> Stored data:

<file path="src/ccr_pkg.sv">
`timescale 1ns / 1ps
// ----------------------------------------------------------------------------
// ccr_pkg: shared types and constants of the clock replacement cache
// Field widths of the word ports and the mode encoding.
// ----------------------------------------------------------------------------
package ccr_pkg;

  localparam int KeyW = 32;  // key and evicted key width
  localparam int CfgW = 5;   // capacity register width
  localparam int OccW = 5;   // occupancy field width

  typedef enum logic [1:0] {
    ModeGet   = 2'd0,
    ModePut   = 2'd1,
    ModeTick  = 2'd2,
    ModeClear = 2'd3
  } mode_e;

endpackage

</file>
<file path="src/clock_replacement_cache_core.sv">
`timescale 1ns / 1ps
// ----------------------------------------------------------------------------
// clock_replacement_cache_core: fully associative key store with clock
// (second chance) replacement
//
// Usage: present a word (mode_i, key_i) on the input channel; one result word
// (hit_o, evicted_o, evicted_key_o, occupancy_o) comes back per input word.
// Modes: get marks a hit used; put marks a hit used, fills the lowest free
// slot below capacity, or sweeps the clock hand to evict a victim; tick runs
// the hand up to the first unused slot; clear empties the store.
// Keys live in a RAM and are compared one slot per cycle by one comparator;
// the hand sweep also visits one slot per cycle.
// One word is worked on at a time; in_ready_o is high only when the
// sequencer is idle, so a new word is taken only after the last one has
// left the sequencer. The result sits in an output register, so the next
// word is taken while a stalled result still waits; a second finished
// result holds until the receiver drains the first. Reset empties the
// store, zeroes the hand and sets capacity to 16; the user must write the
// capacity register only while idle; the block itself does not enforce it.
// ----------------------------------------------------------------------------
module clock_replacement_cache_core
  import ccr_pkg::*;
#(
  parameter int SLOTS = 16
) (
  input  logic            clk_i,
  input  logic            rst_ni,
  // configuration
  input  logic            cfg_we_i,
  input  logic [CfgW-1:0] cfg_data_i,
  // input channel
  input  logic            in_valid_i,
  output logic            in_ready_o,
  input  logic [1:0]      mode_i,
  input  logic [KeyW-1:0] key_i,
  // output channel
  output logic            out_valid_o,
  input  logic            out_ready_i,
  output logic            hit_o,
  output logic            evicted_o,
  output logic [KeyW-1:0] evicted_key_o,
  output logic [OccW-1:0] occupancy_o
);

  localparam int IdxW = $clog2(SLOTS);
  localparam int CntW = $clog2(SLOTS + 1);
  localparam int CmpW = (CntW > CfgW) ? CntW : CfgW;
  localparam logic [IdxW-1:0] LastIdx = IdxW'(SLOTS - 1);

  // sequencer states
  localparam logic [2:0] StIdle   = 3'd0;
  localparam logic [2:0] StLookup = 3'd1;
  localparam logic [2:0] StSweep  = 3'd2;
  localparam logic [2:0] StEvict  = 3'd3;
  localparam logic [2:0] StResp   = 3'd4;

  logic [2:0]       state_q, state_d;
  logic [SLOTS-1:0] valid_q, valid_d;
  logic [SLOTS-1:0] use_q, use_d;
  logic [IdxW-1:0]  hand_q, hand_d;
  logic [CntW-1:0]  cnt_q, cnt_d;
  logic [CfgW-1:0]  cap_q, cap_d;

  // lookup scan: issue side and compare side of the RAM read
  logic [IdxW-1:0]  scan_q, scan_d;
  logic             issue_q, issue_d;
  logic             cmp_vld_q, cmp_vld_d;
  logic [IdxW-1:0]  cmp_idx_q, cmp_idx_d;
  logic             free_fnd_q, free_fnd_d;
  logic [IdxW-1:0]  free_idx_q, free_idx_d;

  // latched input word
  mode_e            mode_q, mode_d;
  logic [KeyW-1:0]  key_q, key_d;

  // pending result and output register
  logic             res_hit_q, res_hit_d;
  logic             res_ev_q, res_ev_d;
  logic [KeyW-1:0]  res_evk_q, res_evk_d;
  logic             out_valid_q, out_valid_d;
  logic             out_hit_q, out_ev_q;
  logic [KeyW-1:0]  out_evk_q;
  logic [OccW-1:0]  out_occ_q;
  logic             out_load;

  // key RAM
  logic             ram_we;
  logic [IdxW-1:0]  ram_waddr, ram_raddr;
  logic [KeyW-1:0]  ram_wdata, ram_rdata;

  logic             hit_now;
  logic [IdxW-1:0]  free_sel;
  logic [IdxW-1:0]  hand_next;
  logic [CmpW-1:0]  cap_ext, eff_cap, cnt_ext;

  ccr_ram #(
    .Width (KeyW),
    .Depth (SLOTS)
  ) u_key_ram (
    .clk_i   (clk_i),
    .we_i    (ram_we),
    .waddr_i (ram_waddr),
    .wdata_i (ram_wdata),
    .raddr_i (ram_raddr),
    .rdata_o (ram_rdata)
  );

  // Effective capacity: zero acts as one, anything above SLOTS saturates.
  assign cap_ext = CmpW'(cap_q);
  assign cnt_ext = CmpW'(cnt_q);
  always_comb begin
    if (cap_q == '0) begin
      eff_cap = CmpW'(1);
    end else if (cap_ext > CmpW'(SLOTS)) begin
      eff_cap = CmpW'(SLOTS);
    end else begin
      eff_cap = cap_ext;
    end
  end

  assign hand_next = (hand_q == LastIdx) ? '0 : hand_q + 1'b1;
  // the one shared comparator: slot key read last cycle against the key
  assign hit_now   = cmp_vld_q && valid_q[cmp_idx_q] && (ram_rdata == key_q);
  // lowest free slot; when none was seen earlier the last slot is the free one
  assign free_sel  = free_fnd_q ? free_idx_q : cmp_idx_q;
  assign ram_raddr = (state_q == StLookup) ? scan_q : hand_q;

  assign cap_d = cfg_we_i ? cfg_data_i : cap_q;

  always_comb begin
    state_d    = state_q;
    valid_d    = valid_q;
    use_d      = use_q;
    hand_d     = hand_q;
    cnt_d      = cnt_q;
    scan_d     = scan_q;
    issue_d    = issue_q;
    cmp_vld_d  = cmp_vld_q;
    cmp_idx_d  = cmp_idx_q;
    free_fnd_d = free_fnd_q;
    free_idx_d = free_idx_q;
    mode_d     = mode_q;
    key_d      = key_q;
    res_hit_d  = res_hit_q;
    res_ev_d   = res_ev_q;
    res_evk_d  = res_evk_q;
    ram_we     = 1'b0;
    ram_waddr  = hand_q;
    ram_wdata  = key_q;
    out_load   = 1'b0;

    case (state_q)
      StIdle: begin
        if (in_valid_i) begin
          mode_d    = mode_e'(mode_i);
          key_d     = key_i;
          res_hit_d = 1'b0;
          res_ev_d  = 1'b0;
          res_evk_d = '0;
          case (mode_e'(mode_i))
            ModeClear: begin
              valid_d = '0;
              use_d   = '0;
              hand_d  = '0;
              cnt_d   = '0;
              state_d = StResp;
            end
            ModeTick: begin
              // empty store: nothing to sweep
              state_d = (cnt_q == '0) ? StResp : StSweep;
            end
            default: begin
              scan_d     = '0;
              issue_d    = 1'b1;
              cmp_vld_d  = 1'b0;
              free_fnd_d = 1'b0;
              state_d    = StLookup;
            end
          endcase
        end
      end

      StLookup: begin
        // issue one RAM read per cycle, compare it the cycle after
        cmp_vld_d = issue_q;
        cmp_idx_d = scan_q;
        if (issue_q) begin
          if (scan_q == LastIdx) begin
            issue_d = 1'b0;
          end else begin
            scan_d = scan_q + 1'b1;
          end
        end
        if (cmp_vld_q) begin
          if (!valid_q[cmp_idx_q] && !free_fnd_q) begin
            free_fnd_d = 1'b1;
            free_idx_d = cmp_idx_q;
          end
          if (hit_now) begin
            use_d[cmp_idx_q] = 1'b1;
            res_hit_d        = 1'b1;
            state_d          = StResp;
          end else if (cmp_idx_q == LastIdx) begin
            if (mode_q == ModePut) begin
              if (cnt_ext < eff_cap) begin
                // fill the lowest free slot
                ram_we          = 1'b1;
                ram_waddr       = free_sel;
                valid_d[free_sel] = 1'b1;
                use_d[free_sel] = 1'b1;
                cnt_d           = cnt_q + 1'b1;
                state_d         = StResp;
              end else begin
                state_d = StSweep;
              end
            end else begin
              state_d = StResp;
            end
          end
        end
      end

      StSweep: begin
        // one slot per cycle: stop on a valid unused slot, else clear and advance
        if (valid_q[hand_q] && !use_q[hand_q]) begin
          state_d = (mode_q == ModePut) ? StEvict : StResp;
        end else begin
          if (valid_q[hand_q]) begin
            use_d[hand_q] = 1'b0;
          end
          hand_d = hand_next;
        end
      end

      StEvict: begin
        // victim key was read at the hand last cycle; replace it
        res_ev_d      = 1'b1;
        res_evk_d     = ram_rdata;
        ram_we        = 1'b1;
        ram_waddr     = hand_q;
        use_d[hand_q] = 1'b1;
        hand_d        = hand_next;
        state_d       = StResp;
      end

      StResp: begin
        // hold until the output register is free
        if (!out_valid_q || out_ready_i) begin
          out_load = 1'b1;
          state_d  = StIdle;
        end
      end

      default: begin
        state_d = StIdle;
      end
    endcase
  end

  always_comb begin
    if (out_load) begin
      out_valid_d = 1'b1;
    end else if (out_ready_i) begin
      out_valid_d = 1'b0;
    end else begin
      out_valid_d = out_valid_q;
    end
  end

  // control state
  always_ff @(posedge clk_i or negedge rst_ni) begin
    if (!rst_ni) begin
      state_q     <= StIdle;
      valid_q     <= '0;
      use_q       <= '0;
      hand_q      <= '0;
      cnt_q       <= '0;
      cap_q       <= CfgW'(16);
      scan_q      <= '0;
      issue_q     <= 1'b0;
      cmp_vld_q   <= 1'b0;
      free_fnd_q  <= 1'b0;
      out_valid_q <= 1'b0;
    end else begin
      state_q     <= state_d;
      valid_q     <= valid_d;
      use_q       <= use_d;
      hand_q      <= hand_d;
      cnt_q       <= cnt_d;
      cap_q       <= cap_d;
      scan_q      <= scan_d;
      issue_q     <= issue_d;
      cmp_vld_q   <= cmp_vld_d;
      free_fnd_q  <= free_fnd_d;
      out_valid_q <= out_valid_d;
    end
  end

  // payload
  always_ff @(posedge clk_i) begin
    mode_q     <= mode_d;
    key_q      <= key_d;
    cmp_idx_q  <= cmp_idx_d;
    free_idx_q <= free_idx_d;
    res_hit_q  <= res_hit_d;
    res_ev_q   <= res_ev_d;
    res_evk_q  <= res_evk_d;
    if (out_load) begin
      out_hit_q <= res_hit_q;
      out_ev_q  <= res_ev_q;
      out_evk_q <= res_evk_q;
      out_occ_q <= OccW'(cnt_q);
    end
  end

  assign in_ready_o    = (state_q == StIdle);
  assign out_valid_o   = out_valid_q;
  assign hit_o         = out_hit_q;
  assign evicted_o     = out_ev_q;
  assign evicted_key_o = out_evk_q;
  assign occupancy_o   = out_occ_q;

endmodule

</file>
<file path="src/ccr_ram.sv">
`timescale 1ns / 1ps
// ----------------------------------------------------------------------------
// ccr_ram: generic single write, single read RAM
// One write port and one read port with registered read data.
// ----------------------------------------------------------------------------
module ccr_ram #(
  parameter int Width = 32,
  parameter int Depth = 16
) (
  input  logic                     clk_i,
  input  logic                     we_i,
  input  logic [$clog2(Depth)-1:0] waddr_i,
  input  logic [Width-1:0]         wdata_i,
  input  logic [$clog2(Depth)-1:0] raddr_i,
  output logic [Width-1:0]         rdata_o
);

  logic [Width-1:0] mem_q [Depth];
  logic [Width-1:0] rdata_q;

  always_ff @(posedge clk_i) begin
    if (we_i) begin
      mem_q[waddr_i] <= wdata_i;
    end
    rdata_q <= mem_q[raddr_i];
  end

  assign rdata_o = rdata_q;

endmodule

</file>
<file path="config.mk">
export PLATFORM = sky130hd
export DESIGN_NAME = clock_replacement_cache_core
export DESIGN_NICKNAME = d
export VERILOG_FILES = /design/src/ccr_pkg.sv /design/src/clock_replacement_cache_core.sv /design/src/ccr_ram.sv
export SDC_FILE = /design/constraint.sdc
export NUM_CORES = 1
export LEC_CHECK = 0
export ABC_AREA = 0
export BUFFER_PORTS_ARGS = -buffer_cell sky130_fd_sc_hd__buf_2
export CAP_MARGIN = 20
export CORE_MARGIN = 8
export CORE_UTILIZATION = 46
export DETAILED_ROUTE_END_ITERATION = 6
export GPL_ROUTABILITY_DRIVEN = 1
export HOLD_SLACK_MARGIN = 0.15
export PLACE_DENSITY = 0.71
export SLEW_MARGIN = 10
export SYNTH_ARGS = -nofsm -noshare
export SYNTH_HDL_FRONTEND = slang
export SYNTH_SLANG_ARGS = --single-unit
</file>
<file path="constraint.sdc">
create_clock -name clk_i -period 7.2 [get_ports clk_i]
set_input_delay 1.44 -clock clk_i [delete_from_list [all_inputs] [get_ports clk_i]]
set_output_delay 1.44 -clock clk_i [all_outputs]
set_load 0.05 [all_outputs]
</file>
==> After elaboration in Yosys (flattened, before gate mapping) <==
Memories as Yosys holds them, arrays and structs flattened. A register that Yosys moved wholly into a read port is not among the register bits.
Cells that the tools add are included.
{ "word_totals": {"register_bits": 172, "ramBits": 512, "inputBits": 44, "mem_count": 1} }
{ "classes": {"n_addsub": 3, "magnitude_cmp": 8, "eq_ne": 30, "muxes": 98, "bitwise_logic": 6, "reduce_logical": 32} }
{ "mem_list": {"columns": ["name", "depth", "word_bits", "read_ports", "rd_ports_with_merged_regs", "write_ports", "line_no", "text"], "rows": [
  ["u_key_ram.mem_q", 16, 32, 1, 1, 1, "ccr_ram.sv:18", "logic [Width-1:0] mem_q [Depth];"]
]} }
{ "ops": {"columns": ["op", "count"], "rows": [
  ["2-to-1 mux 16 bit", 14],
  ["2-to-1 mux 4 bit", 16],
  ["bitwise OR 16 bit", 4],
  ["case mux 16 bit (4 select lines)", 1],
  ["case mux 32 bit (2 select lines)", 1],
  ["2-to-1 mux 5 bit", 9],
  ["equality test 32 bit", 1],
  ["2-to-1 mux 32 bit", 1],
  ["case mux 16 bit (2 select lines)", 1],
  ["2-to-1 mux 3 bit", 10],
  ["2-to-1 mux 1 bit", 28],
  ["inequality test 2 bit, second input constant", 11],
  ["AND 16 bit", 1],
  ["NOT 16 bit", 1],
  ["less-than comparator 4 x 5 -> 1 bit, second input constant", 3],
  ["case mux 3 bit (5 select lines)", 1],
  ["AND reduction 5 bit", 3],
  ["binary-select mux 1 bit (select 4 bit)", 3],
  ["demux 1 bit (select 4 bit)", 3],
  ["equality test 4 bit, second input constant", 3],
  [">= comparator 4 x 1 -> 1 bit, second input constant", 3],
  ["case mux 1 bit (2 select lines)", 6],
  ["case mux 4 bit (3 select lines)", 1],
  ["zero test 5 bit", 2],
  ["27 further kinds", 50]
]} }

==> Longest topological paths before layout <==
Gate-level depths: netlist of run 1.
{ "depth": {"ltp_word": 12, "mapped_depth": 12} }

==> Modules after synthesis <==
From an unflattened synthesis of run 1, not the netlist that was laid out.
{ "hier_totals": {"cells_unflattened": 1511, "area_unflattened_um2": 27961.8} }
{ "modules_own_cells": {"columns": ["module", "instances", "cells_each", "area_each_um2"], "rows": [
  ["ccr_ram", 1, 838, 19836.5],
  ["clock_replacement_cache_core", 1, 673, 8125.3]
]} }

==> Worst setup path before layout of run 1 <==
No wires, ideal clock.
{ "synth_path": {"kind": "reg2reg", "start": "register cmp_idx_q[0]", "end": "memory u_key_ram.mem_q[4][0] (enable)", "arrival_time_ns": 4.869, "required_ns": 6.728, "slack_ns": 1.859, "stages_incl_launch_ff": 10, "n_path_buf": 3, "period_less_slack_ns": 5.341, "path_cell_list": "edfxtp_1 -> mux4_1 -> a22oi_2 -> nand3_2 -> or4b_1 -> buf_4 -> or4b_1 -> clkbuf_1 -> clkbuf_1 -> o32ai_1"} }
{ "synth_between": {"elab_chain_len": 9} }
{ "synth_lines": {"columns": ["element", "line_no", "text"], "rows": [
  ["from (decl)", "clock_replacement_cache_core.sv:68", "logic [IdxW-1:0] cmp_idx_q, cmp_idx_d;"],
  ["from (signal assigned)", "clock_replacement_cache_core.sv:303", "cmp_idx_q <= cmp_idx_d;"],
  ["binary-select mux 1 bit (select 4 bit)", "clock_replacement_cache_core.sv:123", "assign hit_now = cmp_vld_q && valid_q[cmp_idx_q] && (ram_rdata == key_q);"],
  ["2-to-1 mux 1 bit (implied by the code)", "clock_replacement_cache_core.sv:123", null],
  ["logical AND 1 bit (2 in series)", "clock_replacement_cache_core.sv:123", null],
  ["2-to-1 mux 1 bit", "clock_replacement_cache_core.sv:199", "if (hit_now) begin"],
  ["2-to-1 mux 1 bit", "clock_replacement_cache_core.sv:194", "if (cmp_vld_q) begin"],
  ["case mux 1 bit (2 select lines)", "clock_replacement_cache_core.sv:152", "case (state_q)"],
  ["2-to-1 mux 1 bit", "ccr_ram.sv:22", "if (we_i) begin"],
  ["2-to-1 mux 1 bit (implied by the code)", "ccr_ram.sv:23", "mem_q[waddr_i] <= wdata_i;"],
  ["to (decl)", "ccr_ram.sv:18", null]
]} }
Several ways; a longest one is shown, not always the timed one. The select of a mux whose other input is x is not followed.

==> Worst setup path in the final report of run 1 <==
{ "layout_path": {"start": "register cmp_idx_q[0]", "end": "memory u_key_ram.mem_q[3][10] (enable)"} }
Same word-level chain as after synthesis.

==> metrics.yaml, run 1 <==
placement:
  place.port_buffers: 84
  place.gp.congestion: 0.905
  hpwl_um: 38200
  placed_cell_area_um2: 30100
sta:
  period_share_pct: 66.5
  clock_skew_ns: 0.0243
  worst_pin_slew_ns: 1.08
  slew_viol_final: 0
  tns_ns: 0
  relSlewSlack_pct: 28.2
  setup_viol_count_final: 0
  fmax_mhz: 209
  final-hold-violation-count: 0
  period_minus_slack_ns: 4.79
  rsz0062_at_grt: "false"
  hold_slack_ns: 0.418
critical_path:
  end_kind: "register"
  start_kind: "register"
  cp_slowest_cell: "o32ai_4"
  crit_path_max_fanout: 24
  cp.required_ns: 7.50
  worst_path_largest_cell_delay_ns: 0.93
  crit_top_cell: "or4b_1"
  cp.arrival_ns: 5.09
  crit_chain: "mux4_1, a22oi_2, nand3_2, or4b_1, buf_4, or4b_1, buf_8, o32ai_4, buf_12"
  worstSetupPathType: "reg2reg"
clocking:
  ctsHoldBuffers: 0
  post-cts-setup-buffers: 0
  cts_sinks: 716
  cts_resized: 0
  numCtsBuffers: 71
  clkTransAtPathRegs_ns: 0.06
  htreeDepth: 3
  cts-root-buf: "clkbuf_16"
  clkLatencyLatePin_ns: 0.62
  cts_tree: "yes"
  cts_max_path_buffers: 3
route:
  wl_um: 67300
  drt-initial-drc-count: 1729
  antenna_left: 0
  via_per_inst: 6.12
  routed.top_layer: "met4"
  dr_wl_met3_um: 5930
  route.detailed.drc: 0
  dr_total_vias: 15648
  drt-wirelength-per-cell_um: 26.4
  firstDrtPassIters: 6
  wl_met1_um: 27100
  dr_wl_met2_um: 32300
grt:
  antenna_found_initial: 0
  overflow: 0
  grt_pass1_vias: 15897
  grt_usage_pct: 19.0
  grt_max_degree: 129
  grt_pass1_wl_um: 99900
cells_and_area:
  drive_gt1_share_pct: 23.3
  area_growth_pct: 14.8
  postLayoutCellArea_um2: 32600
  post-route-util_pct: 53.1
  antenna_cells: 0
  nNetsFinal: 1761
synthesis:
  synth_nets: 1657
  postSynthCellCount: 1602
  synth_edf_count: 627
  synthFlopType: "edfxtp_1"
  syn_avg_cell_area_um2: 17.7
  yosysWarningCount: 0
  synth_cell_type_count: 64
  ys_seq_area_share_pct: 73.6
  synth_area_um2: 28400
  async_flop_share_pct: 7.96
  synth_seq_cells: 716
floorplanning:
  design.core.area_um2: 61400
  die_area_um2: 69900
  initial_utilization_pct: 46.3
  die_w_um: 264
  ioPinCount: 85
  fp.dieH_um: 264
  fp-row-count: 91
pwr:
  cellLeakagePower_nw: 11.2
  irDropWorstVdd_uv: 319
  finalPower_mw: 12.2
  power.density_nw_per_um2: 374
run:
  drv_cap: 0
outcome:
  run_status: "completed"
worst_hold_path:
  hp-class: "reg2reg"
layout by cell type (no fill, tap or decap), types with 17 or more instances in the layout:
cell and n:
buf_2 84, nor2_1 44, and3_1 37, buf_4 25, a31oi_1 42, dfrtp_1 56, xor2_1 33, o21ai_0 25
clkbuf_16 74, mux4_2 139, a211oi_1 33, and2_1 36, nand2_1 138, edfxtp_1 627, a21oi_1 34, clkbuf_1 17
dfxtp_1 32, nand3_1 17
metrics by stage:
stage | setup WS (ns) | instances
5_1_grt | 2.27 | 2555
6_report | 2.41 | 2555
3_5_place_dp | 2.45 | 2421
4_1_cts | 2.43 | 2553
2_1_floorplan | 1.86 | 1602
3_3_place_gp | 2.26 | 2416
kinds of logic (layout without fill, tap and decap cells):
group,Yosys count,count (layout),synth area share [%]
flip-flops,716,716,73.6
AND/OR/NAND/NOR,342,342,5.91
AO/OA/AOI/OAI,227,227,5.34
multiplexers,163,163,12.0
buffers and inverters,108,271,1.59
XOR/XNOR,35,35,1.08
adder cells (fa/ha/maj),11,11,0.485
sequential cells by signal, summed over array words and instances, names as in the netlist, 4 cells and up:
register / flops
key_q: 32
cap_ext: 5
valid_q: 16
res_evk_q: 32
hand_q: 4
u_key_ram.rdata_o: 32
scan_q: 4
u_key_ram.mem_q: 512
use_q: 16
cmp_idx_q: 4
occupancy_o: 5
cnt_ext: 5
free_idx_q: 4
evicted_key_o: 32
area by class of cell:
type / count / area [um^2]
tap: 790 / 988
inverter: 19 / 71.3
multi-input combinational: 778 / 7330
timing repair buffer: 120 / 823
clock inverter: 31 / 414
clock buffer: 101 / 2050
sequential: 716 / 20900
fill: 4749 / 28800
path summary, 6_finish.rpt:
check | startpoint | endpoint | slack, ns | depth (start not counted)
worst min register to register | res_ev_q$_DFFE_PP_ | evicted_o$_DFFE_PP_ | 0.42 | 0
worst max-delay path | cmp_idx_q[0]$_DFFE_PP_ | u_key_ram.mem_q[3][10]$_DFFE_PP_ | 2.41 | 9
worst min-delay path | res_ev_q$_DFFE_PP_ | evicted_o$_DFFE_PP_ | 0.42 | 0
worst max register to register | cmp_idx_q[0]$_DFFE_PP_ | u_key_ram.mem_q[3][10]$_DFFE_PP_ | 2.41 | 9
min in group asynchronous | rst_ni | scan_q[2]$_DFFE_PN0P_ | 0.99 | 2
max in group asynchronous | rst_ni | cap_ext[2]$_DFFE_PN0P_ | 5.67 | 2
per-layer routing:
layer  GRT usage [%]  vias up
li1                -     6639
met4            6.56        0
met5               0        -
met3            3.94      137
met1            25.5     8061
met2            30.8      811
worst max-delay path: cells and delay by family (launching register included):
family                 cells  cell delay, ns
AOI/OAI and AO/OA          2            1.10
muxes                      1            0.64
buffers and inverters      3            0.88
and+or+nand+nor            3            1.13
DFF                        1            0.69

> PROMPT:
In the reply, include exactly the lines from the beginning of the entries above through the line holding "localparam int KeyW", and nothing besides.

> EXERCISE ANSWER:
<file path="src/ccr_pkg.sv">
`timescale 1ns / 1ps
// ----------------------------------------------------------------------------
// ccr_pkg: shared types and constants of the clock replacement cache
// Field widths of the word ports and the mode encoding.
// ----------------------------------------------------------------------------
package ccr_pkg;

  localparam int KeyW = 32;  // key and evicted key width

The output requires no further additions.